Final Brief Submitted in Doe v Reed

The U.S. Supreme Court hears Doe v Reed, 09-559, on April 28. On April 20, the final brief in that case was filed. Read it here. It is the rebuttal brief for proponents of keeping petition names and addresses secret, and consists of 24 pages of text.

Footnote 17 criticizes the amicus brief filed by Ohio and many other states. That amicus said that it is necessary for petition names and addresses to be made publicly available, in order to prevent petition fraud. That amicus gave as an example the Ralph Nader 2004 independent candidate petition controversy. As footnote 17 explains, no one charged anyone connected with the Ohio Nader petition with petition fraud. Instead, the controversy was whether four of Nader’s petitioners really lived in Ohio. Thanks to Rick Hasen for the link.


Comments

Final Brief Submitted in Doe v Reed — No Comments

  1. Does EVERYTHING connected with elections and ALL legislation now become magically *secret* ???

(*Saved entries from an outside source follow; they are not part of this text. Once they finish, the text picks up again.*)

[src/common/mpu_pkg.sv]
/*
  Shared definitions for the data-side MPU.
  The PMA table is fixed at build time and holds 1 to 16 regions.
  Region bounds are word addresses and the high bound is exclusive,
  so the last word of the 4 GiB space cannot be covered by a region.
  Main regions must also be atomic and I/O regions must not be cacheable.
*/
package mpu_pkg;

  localparam int ADDR_W        = 32;
  localparam int DATA_W        = 32;
  // Counter width, at most 3 bus transactions in flight
  localparam int OUTSTANDING_W = 2;

  // One PMA region, 64 bits
  typedef struct packed {
    logic [29:0] word_addr_low;
    logic [29:0] word_addr_high;
    logic        main;
    logic        bufferable;
    logic        cacheable;
    logic        atomic;
  } pma_region_t;

  localparam int PMA_NUM_REGIONS = 4;

  // Regions 0 and 1 overlap in 0x0000_8000 .. 0x0000_FFFF, region 0 wins there
  localparam pma_region_t PMA_CFG [PMA_NUM_REGIONS] = '{
    // 0x0000_0000 .. 0x0000_FFFF main RAM
    '{word_addr_low: 30'h0000_0000, word_addr_high: 30'h0000_4000,
      main: 1'b1, bufferable: 1'b1, cacheable: 1'b1, atomic: 1'b1},
    // 0x0000_8000 .. 0x0001_FFFF main, uncached
    '{word_addr_low: 30'h0000_2000, word_addr_high: 30'h0000_8000,
      main: 1'b1, bufferable: 1'b1, cacheable: 1'b0, atomic: 1'b1},
    // 0x1000_0000 .. 0x1000_0FFF strongly ordered I/O
    '{word_addr_low: 30'h0400_0000, word_addr_high: 30'h0400_0400,
      main: 1'b0, bufferable: 1'b0, cacheable: 1'b0, atomic: 1'b0},
    // 0x2000_0000 .. 0x2000_FFFF bufferable I/O
    '{word_addr_low: 30'h0800_0000, word_addr_high: 30'h0800_4000,
      main: 1'b0, bufferable: 1'b1, cacheable: 1'b0, atomic: 1'b0}
  };

  // Attributes for an address outside every region
  localparam pma_region_t PMA_R_DEFAULT = '0;

  typedef enum logic [1:0] {
    MPU_IDLE,
    MPU_WAIT_DRAIN,
    MPU_ERR_RESP
  } mpu_state_e;

  typedef enum logic [1:0] {
    MPU_OK,
    MPU_ERR_EXEC,
    MPU_ERR_ATOMIC
  } mpu_status_e;

endpackage

[src/hw/pma/pma_lookup.sv]
/*
  PMA region lookup and access permission check, purely combinational.
  The lowest-index region that contains the address wins.
  Execute on a non-main region is refused first, then atomic on a
  region without atomic support. clk and rst_n only feed the checks.
*/
`timescale 1ns/1ps

module pma_lookup (
  input  logic                           clk,
  input  logic                           rst_n,
  input  logic [mpu_pkg::ADDR_W-1:0]     addr_i,
  input  logic                           execute_i,
  input  logic                           atomic_i,
  output mpu_pkg::pma_region_t           region_o,
  output logic                           pma_err_o,
  output mpu_pkg::mpu_status_e           err_status_o
);

  logic                 region_hit;
  mpu_pkg::pma_region_t region_sel;
  mpu_pkg::mpu_status_e status;

  //////////////////////////////
  // Region search
  //////////////////////////////

  always_comb begin
    region_hit = 1'b0;
    region_sel = mpu_pkg::PMA_R_DEFAULT;
    for (int i = 0; i < mpu_pkg::PMA_NUM_REGIONS; i++) begin
      // First hit sticks, later regions are ignored
      if (!region_hit &&
          ({mpu_pkg::PMA_CFG[i].word_addr_low, 2'b00} <= addr_i) &&
          (addr_i < {mpu_pkg::PMA_CFG[i].word_addr_high, 2'b00})) begin
        region_hit = 1'b1;
        region_sel = mpu_pkg::PMA_CFG[i];
      end
    end
  end

  //////////////////////////////
  // Permission check
  //////////////////////////////

  always_comb begin
    status = mpu_pkg::MPU_OK;
    if (execute_i && !region_sel.main) begin
      status = mpu_pkg::MPU_ERR_EXEC;
    end else if (atomic_i && !region_sel.atomic) begin
      status = mpu_pkg::MPU_ERR_ATOMIC;
    end
  end

  assign region_o     = region_sel;
  assign err_status_o = status;
  assign pma_err_o    = (status != mpu_pkg::MPU_OK);

  // Selected region really contains the address
  a_region_bounds :
    assert property (@(posedge clk) disable iff (!rst_n)
                     region_hit |->
                       (({region_o.word_addr_low, 2'b00} <= addr_i) &&
                        (addr_i < {region_o.word_addr_high, 2'b00})))
      else $error("pma_lookup: selected region does not contain address");

  // Error flag follows the attribute rule on the selected region
  a_err_rule :
    assert property (@(posedge clk) disable iff (!rst_n)
                     pma_err_o == ((execute_i && !region_o.main) ||
                                   (atomic_i && !region_o.atomic)))
      else $error("pma_lookup: error flag disagrees with region attributes");

endmodule

[src/hw/mpu/mpu_ctrl.sv]
/*
  MPU control: steers each core transfer to the bus or to the error path.
  A refused transfer is accepted at once, then the FSM waits for all
  outstanding bus responses and sends a single error response.
  Only one error can be pending. With 3 transfers in flight the core is
  back-pressured until a response returns.
*/
`timescale 1ns/1ps

module mpu_ctrl (
  input  logic                           clk,
  input  logic                           rst_n,
  input  logic                           core_trans_valid_i,
  input  logic                           pma_err_i,
  input  mpu_pkg::mpu_status_e           err_status_i,
  input  logic                           bus_trans_ready_i,
  input  logic                           obi_rvalid_i,
  input  logic [mpu_pkg::DATA_W-1:0]     obi_rdata_i,
  output logic                           core_trans_ready_o,
  output logic                           bus_trans_valid_o,
  output logic                           core_resp_valid_o,
  output logic [mpu_pkg::DATA_W-1:0]     core_resp_rdata_o,
  output mpu_pkg::mpu_status_e           core_resp_status_o
);

  mpu_pkg::mpu_state_e              state_q;
  mpu_pkg::mpu_state_e              state_d;
  mpu_pkg::mpu_status_e             err_status_q;
  mpu_pkg::mpu_status_e             err_status_d;
  logic [mpu_pkg::OUTSTANDING_W-1:0] outstanding_q;
  logic [mpu_pkg::OUTSTANDING_W-1:0] outstanding_d;
  logic                              cnt_full;
  logic                              bus_hs;
  logic                              err_resp;
  logic                              drain_done;

  assign cnt_full = &outstanding_q;
  assign bus_hs   = bus_trans_valid_o && bus_trans_ready_i;
  assign err_resp = (state_q == mpu_pkg::MPU_ERR_RESP);

  // All earlier bus responses are back by the end of this cycle
  assign drain_done = (outstanding_q == '0) ||
                      (obi_rvalid_i && ((outstanding_q - 1'b1) == '0));

  //////////////////////////////
  // Outstanding counter
  //////////////////////////////

  always_comb begin
    outstanding_d = outstanding_q;
    if (bus_hs && !obi_rvalid_i) begin
      outstanding_d = outstanding_q + 1'b1;
    end else if (!bus_hs && obi_rvalid_i) begin
      outstanding_d = outstanding_q - 1'b1;
    end
  end

  //////////////////////////////
  // Transfer steering and FSM
  //////////////////////////////

  always_comb begin
    state_d            = state_q;
    err_status_d       = err_status_q;
    core_trans_ready_o = 1'b0;
    bus_trans_valid_o  = 1'b0;

    case (state_q)
      mpu_pkg::MPU_IDLE: begin
        if (core_trans_valid_i && !cnt_full) begin
          if (pma_err_i) begin
            // Swallow the transfer, the bus never sees it
            core_trans_ready_o = 1'b1;
            err_status_d       = err_status_i;
            state_d            = drain_done ? mpu_pkg::MPU_ERR_RESP
                                            : mpu_pkg::MPU_WAIT_DRAIN;
          end else begin
            bus_trans_valid_o  = 1'b1;
            core_trans_ready_o = bus_trans_ready_i;
          end
        end
      end

      mpu_pkg::MPU_WAIT_DRAIN: begin
        if (drain_done) begin
          state_d = mpu_pkg::MPU_ERR_RESP;
        end
      end

      mpu_pkg::MPU_ERR_RESP: begin
        state_d = mpu_pkg::MPU_IDLE;
      end

      default: begin
        state_d = mpu_pkg::MPU_IDLE;
      end
    endcase
  end

  always_ff @(posedge clk or negedge rst_n) begin
    if (!rst_n) begin
      state_q       <= mpu_pkg::MPU_IDLE;
      err_status_q  <= mpu_pkg::MPU_OK;
      outstanding_q <= '0;
    end else begin
      state_q       <= state_d;
      err_status_q  <= err_status_d;
      outstanding_q <= outstanding_d;
    end
  end

  // Bus and error responses never collide, so a plain merge is enough
  assign core_resp_valid_o  = obi_rvalid_i || err_resp;
  assign core_resp_rdata_o  = err_resp ? '0 : obi_rdata_i;
  assign core_resp_status_o = err_resp ? err_status_q : mpu_pkg::MPU_OK;

  //////////////////////////////
  // Checks
  //////////////////////////////

  a_no_resp_collision :
    assert property (@(posedge clk) disable iff (!rst_n)
                     !(obi_rvalid_i && err_resp))
      else $error("mpu_ctrl: bus response during error response");

  // Error status exactly in the error response cycle
  a_status_in_err_resp :
    assert property (@(posedge clk) disable iff (!rst_n)
                     (core_resp_status_o != mpu_pkg::MPU_OK) == err_resp)
      else $error("mpu_ctrl: error status outside error response");

  a_block_core :
    assert property (@(posedge clk) disable iff (!rst_n)
                     (state_q != mpu_pkg::MPU_IDLE) |-> !core_trans_ready_o)
      else $error("mpu_ctrl: core accepted while error pending");

  // Every rvalid must belong to a granted request
  a_no_underflow :
    assert property (@(posedge clk) disable iff (!rst_n)
                     obi_rvalid_i |-> (outstanding_q != '0))
      else $error("mpu_ctrl: response without outstanding request");

endmodule

[src/hw/obi_req_stage.sv]
/*
  OBI request stage. The request follows bus_trans_valid_i with no delay.
  Once a request waits for a grant, address and memtype come from a
  local copy so they stay stable on the bus.
  Assumes the upstream keeps valid high until the grant arrives.
*/
`timescale 1ns/1ps

module obi_req_stage (
  input  logic                           clk,
  input  logic                           rst_n,
  input  logic                           bus_trans_valid_i,
  input  logic [mpu_pkg::ADDR_W-1:0]     addr_i,
  input  logic                           bufferable_i,
  input  logic                           cacheable_i,
  output logic                           bus_trans_ready_o,
  output logic                           obi_req_o,
  output logic [mpu_pkg::ADDR_W-1:0]     obi_addr_o,
  output logic [1:0]                     obi_memtype_o,
  input  logic                           obi_gnt_i
);

  logic                       wait_q;
  logic [mpu_pkg::ADDR_W-1:0] addr_q;
  logic [1:0]                 memtype_q;
  logic [1:0]                 memtype_in;

  // Bit 1 cacheable, bit 0 bufferable
  assign memtype_in = {cacheable_i, bufferable_i};

  assign obi_req_o         = bus_trans_valid_i;
  assign obi_addr_o        = wait_q ? addr_q : addr_i;
  assign obi_memtype_o     = wait_q ? memtype_q : memtype_in;
  assign bus_trans_ready_o = obi_gnt_i;

  always_ff @(posedge clk or negedge rst_n) begin
    if (!rst_n) begin
      wait_q <= 1'b0;
    end else begin
      wait_q <= obi_req_o && !obi_gnt_i;
    end
  end

  // Hold copy, refreshed only while a request is on the bus
  always_ff @(posedge clk) begin
    if (obi_req_o && !obi_gnt_i) begin
      addr_q    <= obi_addr_o;
      memtype_q <= obi_memtype_o;
    end
  end

  a_req_stable :
    assert property (@(posedge clk) disable iff (!rst_n)
                     (obi_req_o && !obi_gnt_i) |=>
                       (obi_req_o && $stable(obi_addr_o) && $stable(obi_memtype_o)))
      else $error("obi_req_stage: request changed while waiting for grant");

endmodule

    ALL petitions – candidates and issues ???

    ALL bills in legislative bodies ???

    ALL votes on bills in legislative bodies and public votes on ballot issues ???

    Direct = Indirect in constitutional law ???

    Did the folks in the 1800s waste their time and effort in putting *secret* ballot language in the various State constitutions — when the 1st Amdt was around ???

    I.E. — is this one more giant PERVERSION / SUBVERSION of an older legal provision by New Age activist lawyers and judges ???

    See the perversion / subversion of the 2 Due Process Clauses (5th Amdt and 14th Amdt, Sec. 1) by the party hack Supremes at different times.